### Data extract

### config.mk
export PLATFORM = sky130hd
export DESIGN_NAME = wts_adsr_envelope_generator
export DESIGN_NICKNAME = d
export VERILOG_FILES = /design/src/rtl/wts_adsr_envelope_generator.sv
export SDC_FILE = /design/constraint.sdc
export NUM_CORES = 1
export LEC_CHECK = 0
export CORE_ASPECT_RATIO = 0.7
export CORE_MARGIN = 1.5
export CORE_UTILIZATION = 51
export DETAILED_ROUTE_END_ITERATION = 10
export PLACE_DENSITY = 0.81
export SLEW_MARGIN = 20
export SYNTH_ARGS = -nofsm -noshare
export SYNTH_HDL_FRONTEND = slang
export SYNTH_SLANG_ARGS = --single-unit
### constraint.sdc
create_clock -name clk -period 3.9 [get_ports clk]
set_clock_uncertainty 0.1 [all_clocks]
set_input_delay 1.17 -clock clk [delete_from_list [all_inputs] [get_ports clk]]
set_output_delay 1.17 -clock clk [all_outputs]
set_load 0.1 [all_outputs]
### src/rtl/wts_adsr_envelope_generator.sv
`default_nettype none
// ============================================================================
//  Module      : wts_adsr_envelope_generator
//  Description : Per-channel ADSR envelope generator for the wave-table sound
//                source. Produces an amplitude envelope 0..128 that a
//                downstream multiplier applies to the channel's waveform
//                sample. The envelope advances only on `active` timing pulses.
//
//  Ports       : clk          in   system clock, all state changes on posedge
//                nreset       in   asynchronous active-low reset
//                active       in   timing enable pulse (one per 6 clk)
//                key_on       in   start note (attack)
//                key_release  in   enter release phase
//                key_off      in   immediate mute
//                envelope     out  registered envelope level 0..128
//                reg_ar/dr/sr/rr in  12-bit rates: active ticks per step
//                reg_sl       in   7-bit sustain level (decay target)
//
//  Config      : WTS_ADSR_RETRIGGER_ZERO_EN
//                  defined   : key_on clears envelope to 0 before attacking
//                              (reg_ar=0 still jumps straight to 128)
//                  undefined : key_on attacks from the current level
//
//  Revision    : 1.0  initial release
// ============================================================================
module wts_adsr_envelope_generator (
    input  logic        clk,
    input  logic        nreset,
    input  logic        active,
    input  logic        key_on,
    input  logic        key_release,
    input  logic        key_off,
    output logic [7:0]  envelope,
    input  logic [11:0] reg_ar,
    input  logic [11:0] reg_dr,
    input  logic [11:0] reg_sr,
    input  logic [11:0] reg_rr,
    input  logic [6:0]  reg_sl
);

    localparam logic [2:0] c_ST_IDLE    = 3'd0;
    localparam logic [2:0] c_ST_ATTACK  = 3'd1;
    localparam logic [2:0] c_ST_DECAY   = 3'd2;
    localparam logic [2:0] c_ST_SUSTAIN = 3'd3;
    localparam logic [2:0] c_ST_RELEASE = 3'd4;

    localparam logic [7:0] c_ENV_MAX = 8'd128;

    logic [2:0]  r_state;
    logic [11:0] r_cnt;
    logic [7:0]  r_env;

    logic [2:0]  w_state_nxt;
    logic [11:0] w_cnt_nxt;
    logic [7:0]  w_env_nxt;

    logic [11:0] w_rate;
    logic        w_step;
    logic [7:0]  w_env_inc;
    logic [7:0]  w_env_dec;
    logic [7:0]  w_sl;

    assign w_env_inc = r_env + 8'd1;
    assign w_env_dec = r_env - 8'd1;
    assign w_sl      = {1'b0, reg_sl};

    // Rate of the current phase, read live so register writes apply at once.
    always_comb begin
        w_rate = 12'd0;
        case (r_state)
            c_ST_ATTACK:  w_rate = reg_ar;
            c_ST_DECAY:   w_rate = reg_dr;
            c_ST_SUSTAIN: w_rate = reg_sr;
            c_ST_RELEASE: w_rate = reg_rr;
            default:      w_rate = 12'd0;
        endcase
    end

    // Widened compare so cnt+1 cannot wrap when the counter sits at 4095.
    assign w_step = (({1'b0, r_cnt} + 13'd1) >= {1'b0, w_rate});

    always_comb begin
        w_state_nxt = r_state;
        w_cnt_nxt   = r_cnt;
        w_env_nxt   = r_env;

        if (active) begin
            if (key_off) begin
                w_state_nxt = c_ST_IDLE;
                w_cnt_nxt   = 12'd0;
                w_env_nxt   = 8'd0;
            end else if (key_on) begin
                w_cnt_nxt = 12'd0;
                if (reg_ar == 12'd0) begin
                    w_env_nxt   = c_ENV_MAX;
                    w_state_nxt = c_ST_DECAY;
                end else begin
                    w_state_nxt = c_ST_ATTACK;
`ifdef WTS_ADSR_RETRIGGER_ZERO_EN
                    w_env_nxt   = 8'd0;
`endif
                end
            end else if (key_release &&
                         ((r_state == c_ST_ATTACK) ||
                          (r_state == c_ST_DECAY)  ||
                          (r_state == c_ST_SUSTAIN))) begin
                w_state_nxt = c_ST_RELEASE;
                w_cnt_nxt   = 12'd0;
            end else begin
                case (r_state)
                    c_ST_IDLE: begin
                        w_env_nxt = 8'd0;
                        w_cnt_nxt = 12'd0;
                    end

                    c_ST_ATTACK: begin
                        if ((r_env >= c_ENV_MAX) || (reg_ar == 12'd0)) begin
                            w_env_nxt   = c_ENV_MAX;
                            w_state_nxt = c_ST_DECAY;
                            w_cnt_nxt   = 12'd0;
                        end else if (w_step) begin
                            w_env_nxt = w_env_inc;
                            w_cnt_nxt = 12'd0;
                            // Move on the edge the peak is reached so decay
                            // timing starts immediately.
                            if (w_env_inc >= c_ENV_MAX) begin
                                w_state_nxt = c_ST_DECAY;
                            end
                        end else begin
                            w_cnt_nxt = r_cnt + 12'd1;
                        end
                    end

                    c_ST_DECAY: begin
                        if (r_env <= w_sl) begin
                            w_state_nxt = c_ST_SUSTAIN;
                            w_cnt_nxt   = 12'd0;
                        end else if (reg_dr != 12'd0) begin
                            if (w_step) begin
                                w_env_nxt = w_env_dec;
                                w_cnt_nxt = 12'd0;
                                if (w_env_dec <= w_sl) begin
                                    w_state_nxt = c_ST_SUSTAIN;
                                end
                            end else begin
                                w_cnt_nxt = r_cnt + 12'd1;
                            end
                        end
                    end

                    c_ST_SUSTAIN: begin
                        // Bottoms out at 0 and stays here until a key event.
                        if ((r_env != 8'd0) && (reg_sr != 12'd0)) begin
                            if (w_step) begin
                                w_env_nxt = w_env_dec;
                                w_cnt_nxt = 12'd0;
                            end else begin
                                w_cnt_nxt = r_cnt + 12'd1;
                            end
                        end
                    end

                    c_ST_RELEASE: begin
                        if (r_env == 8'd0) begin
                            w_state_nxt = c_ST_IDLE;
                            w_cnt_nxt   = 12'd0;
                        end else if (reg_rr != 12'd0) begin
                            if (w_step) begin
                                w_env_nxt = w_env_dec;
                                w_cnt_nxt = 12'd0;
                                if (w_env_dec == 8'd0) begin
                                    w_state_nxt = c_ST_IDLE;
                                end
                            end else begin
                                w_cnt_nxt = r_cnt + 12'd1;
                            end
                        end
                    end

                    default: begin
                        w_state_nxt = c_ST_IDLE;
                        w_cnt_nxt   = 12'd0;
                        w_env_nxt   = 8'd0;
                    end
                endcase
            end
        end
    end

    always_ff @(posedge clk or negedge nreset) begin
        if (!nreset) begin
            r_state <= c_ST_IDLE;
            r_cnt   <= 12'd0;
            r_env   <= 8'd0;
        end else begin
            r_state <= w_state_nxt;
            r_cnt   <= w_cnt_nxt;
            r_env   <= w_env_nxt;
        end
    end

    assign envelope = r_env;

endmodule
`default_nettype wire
==
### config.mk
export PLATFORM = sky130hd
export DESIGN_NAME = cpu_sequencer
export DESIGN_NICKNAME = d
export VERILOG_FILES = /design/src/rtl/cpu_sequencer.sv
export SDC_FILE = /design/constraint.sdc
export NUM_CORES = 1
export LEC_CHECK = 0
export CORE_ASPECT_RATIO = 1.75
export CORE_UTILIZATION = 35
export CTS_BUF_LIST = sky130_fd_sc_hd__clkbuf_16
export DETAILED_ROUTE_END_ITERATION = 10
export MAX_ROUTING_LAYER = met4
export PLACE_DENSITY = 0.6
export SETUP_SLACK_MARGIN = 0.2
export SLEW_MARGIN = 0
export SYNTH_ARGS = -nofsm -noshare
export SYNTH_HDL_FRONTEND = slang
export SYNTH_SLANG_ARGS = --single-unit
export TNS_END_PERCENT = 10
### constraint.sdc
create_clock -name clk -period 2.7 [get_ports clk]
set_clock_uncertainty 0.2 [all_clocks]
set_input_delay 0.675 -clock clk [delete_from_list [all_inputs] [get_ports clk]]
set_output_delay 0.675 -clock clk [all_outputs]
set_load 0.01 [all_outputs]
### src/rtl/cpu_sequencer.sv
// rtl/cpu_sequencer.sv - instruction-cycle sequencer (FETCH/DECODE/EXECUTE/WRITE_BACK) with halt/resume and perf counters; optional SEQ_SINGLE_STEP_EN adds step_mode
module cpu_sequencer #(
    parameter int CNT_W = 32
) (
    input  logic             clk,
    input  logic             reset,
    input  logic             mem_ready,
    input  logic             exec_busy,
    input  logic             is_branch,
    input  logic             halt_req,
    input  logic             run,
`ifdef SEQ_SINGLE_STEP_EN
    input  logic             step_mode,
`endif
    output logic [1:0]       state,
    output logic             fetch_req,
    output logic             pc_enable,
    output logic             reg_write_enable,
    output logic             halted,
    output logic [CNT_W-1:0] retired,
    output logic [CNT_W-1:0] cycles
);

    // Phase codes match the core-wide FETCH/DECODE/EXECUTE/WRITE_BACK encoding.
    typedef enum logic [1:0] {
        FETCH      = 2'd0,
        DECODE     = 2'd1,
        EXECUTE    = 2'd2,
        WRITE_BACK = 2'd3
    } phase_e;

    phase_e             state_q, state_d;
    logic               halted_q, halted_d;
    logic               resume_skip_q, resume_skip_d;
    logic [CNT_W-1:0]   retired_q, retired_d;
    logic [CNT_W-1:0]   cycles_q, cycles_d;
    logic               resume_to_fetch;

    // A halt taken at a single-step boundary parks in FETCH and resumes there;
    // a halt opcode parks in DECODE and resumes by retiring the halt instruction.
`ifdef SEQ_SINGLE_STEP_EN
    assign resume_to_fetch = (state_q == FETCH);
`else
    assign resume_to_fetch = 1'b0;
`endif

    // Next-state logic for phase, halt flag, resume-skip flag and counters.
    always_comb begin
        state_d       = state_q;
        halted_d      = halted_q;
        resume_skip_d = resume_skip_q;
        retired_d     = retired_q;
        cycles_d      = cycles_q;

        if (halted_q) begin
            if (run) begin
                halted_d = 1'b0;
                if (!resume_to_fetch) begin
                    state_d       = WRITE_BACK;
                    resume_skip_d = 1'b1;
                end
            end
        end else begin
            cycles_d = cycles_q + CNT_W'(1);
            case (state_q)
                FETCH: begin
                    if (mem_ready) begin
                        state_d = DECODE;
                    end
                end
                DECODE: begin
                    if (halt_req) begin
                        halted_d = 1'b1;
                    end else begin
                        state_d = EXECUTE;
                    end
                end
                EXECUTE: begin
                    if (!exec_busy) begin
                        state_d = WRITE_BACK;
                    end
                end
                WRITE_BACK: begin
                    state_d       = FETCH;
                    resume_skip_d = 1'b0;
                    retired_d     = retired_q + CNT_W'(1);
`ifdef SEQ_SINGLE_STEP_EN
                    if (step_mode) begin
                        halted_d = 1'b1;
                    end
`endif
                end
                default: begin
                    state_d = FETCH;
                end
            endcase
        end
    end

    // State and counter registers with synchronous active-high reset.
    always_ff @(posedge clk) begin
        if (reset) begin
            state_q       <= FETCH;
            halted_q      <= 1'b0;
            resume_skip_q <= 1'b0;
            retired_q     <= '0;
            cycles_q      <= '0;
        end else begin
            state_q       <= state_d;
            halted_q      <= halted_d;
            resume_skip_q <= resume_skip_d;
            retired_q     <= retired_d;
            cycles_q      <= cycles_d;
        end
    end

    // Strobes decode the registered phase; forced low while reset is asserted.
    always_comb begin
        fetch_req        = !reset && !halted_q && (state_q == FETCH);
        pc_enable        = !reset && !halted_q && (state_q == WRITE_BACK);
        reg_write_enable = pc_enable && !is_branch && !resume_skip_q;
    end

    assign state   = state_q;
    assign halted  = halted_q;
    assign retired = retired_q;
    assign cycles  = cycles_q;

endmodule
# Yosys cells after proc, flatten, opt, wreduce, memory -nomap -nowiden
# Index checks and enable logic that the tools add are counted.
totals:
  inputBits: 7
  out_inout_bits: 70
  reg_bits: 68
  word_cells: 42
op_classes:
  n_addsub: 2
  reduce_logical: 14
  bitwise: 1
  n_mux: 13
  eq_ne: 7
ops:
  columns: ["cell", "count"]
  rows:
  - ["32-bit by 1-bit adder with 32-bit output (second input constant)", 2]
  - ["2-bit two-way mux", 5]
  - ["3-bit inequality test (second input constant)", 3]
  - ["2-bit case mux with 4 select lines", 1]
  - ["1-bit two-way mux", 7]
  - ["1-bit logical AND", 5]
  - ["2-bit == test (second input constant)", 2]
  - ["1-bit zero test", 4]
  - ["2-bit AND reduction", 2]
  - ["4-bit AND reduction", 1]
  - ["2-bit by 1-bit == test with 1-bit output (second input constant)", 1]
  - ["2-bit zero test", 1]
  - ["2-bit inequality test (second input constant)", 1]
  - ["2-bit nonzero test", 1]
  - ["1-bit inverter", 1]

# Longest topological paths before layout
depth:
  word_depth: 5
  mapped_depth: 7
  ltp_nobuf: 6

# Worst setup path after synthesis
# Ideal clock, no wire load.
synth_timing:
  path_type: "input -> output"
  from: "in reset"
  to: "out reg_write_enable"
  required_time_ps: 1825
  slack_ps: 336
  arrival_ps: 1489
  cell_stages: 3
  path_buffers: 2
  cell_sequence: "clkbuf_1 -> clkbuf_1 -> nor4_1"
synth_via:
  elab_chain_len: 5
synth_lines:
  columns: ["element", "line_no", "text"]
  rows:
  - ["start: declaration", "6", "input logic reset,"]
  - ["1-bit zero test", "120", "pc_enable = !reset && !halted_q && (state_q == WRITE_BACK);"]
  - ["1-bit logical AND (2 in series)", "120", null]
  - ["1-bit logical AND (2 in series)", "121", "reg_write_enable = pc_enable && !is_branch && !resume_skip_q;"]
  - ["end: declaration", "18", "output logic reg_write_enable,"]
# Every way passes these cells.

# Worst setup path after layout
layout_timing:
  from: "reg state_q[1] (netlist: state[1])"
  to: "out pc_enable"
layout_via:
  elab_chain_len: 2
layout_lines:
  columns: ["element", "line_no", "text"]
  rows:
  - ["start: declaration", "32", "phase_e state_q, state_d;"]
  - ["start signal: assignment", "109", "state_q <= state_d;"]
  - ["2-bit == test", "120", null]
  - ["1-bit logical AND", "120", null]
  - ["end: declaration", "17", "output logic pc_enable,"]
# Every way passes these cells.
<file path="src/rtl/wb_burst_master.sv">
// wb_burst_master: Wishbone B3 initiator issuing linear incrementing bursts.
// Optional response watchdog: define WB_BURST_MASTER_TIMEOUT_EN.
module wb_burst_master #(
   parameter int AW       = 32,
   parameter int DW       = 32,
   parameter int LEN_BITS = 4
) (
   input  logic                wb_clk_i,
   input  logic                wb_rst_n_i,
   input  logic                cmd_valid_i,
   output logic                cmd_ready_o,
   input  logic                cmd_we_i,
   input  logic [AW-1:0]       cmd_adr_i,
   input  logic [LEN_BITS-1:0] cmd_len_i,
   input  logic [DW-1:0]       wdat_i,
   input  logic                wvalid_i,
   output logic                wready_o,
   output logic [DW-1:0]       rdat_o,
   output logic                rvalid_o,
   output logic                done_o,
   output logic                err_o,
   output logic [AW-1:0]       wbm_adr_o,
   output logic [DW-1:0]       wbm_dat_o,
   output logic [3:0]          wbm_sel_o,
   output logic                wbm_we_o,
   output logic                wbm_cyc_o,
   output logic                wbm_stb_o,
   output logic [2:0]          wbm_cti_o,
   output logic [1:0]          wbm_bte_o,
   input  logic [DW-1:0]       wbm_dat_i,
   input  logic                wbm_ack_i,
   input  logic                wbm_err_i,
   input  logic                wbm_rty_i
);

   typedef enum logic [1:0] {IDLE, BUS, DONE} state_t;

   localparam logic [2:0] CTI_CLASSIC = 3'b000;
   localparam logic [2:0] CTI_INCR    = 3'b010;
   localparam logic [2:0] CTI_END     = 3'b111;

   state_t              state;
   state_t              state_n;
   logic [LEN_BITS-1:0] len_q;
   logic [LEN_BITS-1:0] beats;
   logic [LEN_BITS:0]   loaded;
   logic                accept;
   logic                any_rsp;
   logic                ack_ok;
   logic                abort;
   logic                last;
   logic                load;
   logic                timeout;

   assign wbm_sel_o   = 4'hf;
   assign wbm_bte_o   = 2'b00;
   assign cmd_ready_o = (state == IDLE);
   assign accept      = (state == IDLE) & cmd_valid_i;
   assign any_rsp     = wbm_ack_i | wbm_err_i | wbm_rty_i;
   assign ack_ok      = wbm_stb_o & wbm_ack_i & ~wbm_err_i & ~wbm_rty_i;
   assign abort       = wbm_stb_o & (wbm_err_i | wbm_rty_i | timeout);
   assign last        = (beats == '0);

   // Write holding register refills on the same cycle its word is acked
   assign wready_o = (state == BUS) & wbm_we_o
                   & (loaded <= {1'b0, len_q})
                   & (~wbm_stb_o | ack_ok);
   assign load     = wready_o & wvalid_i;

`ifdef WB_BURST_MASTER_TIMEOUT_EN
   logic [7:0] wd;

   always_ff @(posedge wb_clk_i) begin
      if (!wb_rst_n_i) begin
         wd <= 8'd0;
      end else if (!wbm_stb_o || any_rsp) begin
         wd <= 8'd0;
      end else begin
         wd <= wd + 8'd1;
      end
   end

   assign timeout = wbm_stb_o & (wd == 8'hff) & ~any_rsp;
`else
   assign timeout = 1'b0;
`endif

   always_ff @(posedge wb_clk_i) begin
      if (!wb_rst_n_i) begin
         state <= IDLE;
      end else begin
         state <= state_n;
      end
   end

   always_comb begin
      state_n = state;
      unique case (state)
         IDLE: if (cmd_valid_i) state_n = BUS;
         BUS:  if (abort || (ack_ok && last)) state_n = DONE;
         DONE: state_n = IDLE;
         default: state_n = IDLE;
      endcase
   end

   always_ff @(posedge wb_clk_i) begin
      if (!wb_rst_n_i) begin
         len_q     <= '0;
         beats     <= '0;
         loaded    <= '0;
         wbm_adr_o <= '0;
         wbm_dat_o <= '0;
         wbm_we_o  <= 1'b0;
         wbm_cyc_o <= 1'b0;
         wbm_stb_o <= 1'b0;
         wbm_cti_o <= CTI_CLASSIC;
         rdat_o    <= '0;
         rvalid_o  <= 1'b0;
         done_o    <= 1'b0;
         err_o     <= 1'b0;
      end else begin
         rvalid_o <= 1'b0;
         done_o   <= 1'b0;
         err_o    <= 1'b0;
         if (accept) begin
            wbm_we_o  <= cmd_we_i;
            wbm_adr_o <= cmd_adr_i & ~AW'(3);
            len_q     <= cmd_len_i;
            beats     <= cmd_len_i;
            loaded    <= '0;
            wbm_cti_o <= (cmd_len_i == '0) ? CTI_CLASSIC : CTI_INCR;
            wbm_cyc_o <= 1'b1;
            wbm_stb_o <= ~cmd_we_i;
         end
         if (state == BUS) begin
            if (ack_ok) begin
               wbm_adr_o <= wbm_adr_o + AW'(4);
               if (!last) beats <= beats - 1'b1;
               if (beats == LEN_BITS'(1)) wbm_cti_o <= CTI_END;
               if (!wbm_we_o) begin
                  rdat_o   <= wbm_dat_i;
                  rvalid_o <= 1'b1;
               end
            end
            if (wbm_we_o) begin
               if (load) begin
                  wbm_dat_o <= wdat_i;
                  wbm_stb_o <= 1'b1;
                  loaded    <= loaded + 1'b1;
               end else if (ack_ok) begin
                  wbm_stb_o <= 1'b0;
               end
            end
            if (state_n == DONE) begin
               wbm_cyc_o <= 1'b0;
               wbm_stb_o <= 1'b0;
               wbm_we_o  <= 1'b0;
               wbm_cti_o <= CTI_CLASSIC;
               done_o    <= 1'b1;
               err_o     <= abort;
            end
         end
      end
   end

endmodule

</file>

### Required action
Could you repeat exactly the lines above from the line with "0..128 that a" up to and including the line with "changes on posedge", and only those?

### Result
//                source. Produces an amplitude envelope 0..128 that a
//                downstream multiplier applies to the channel's waveform
//                sample. The envelope advances only on `active` timing pulses.
//
//  Ports       : clk          in   system clock, all state changes on posedge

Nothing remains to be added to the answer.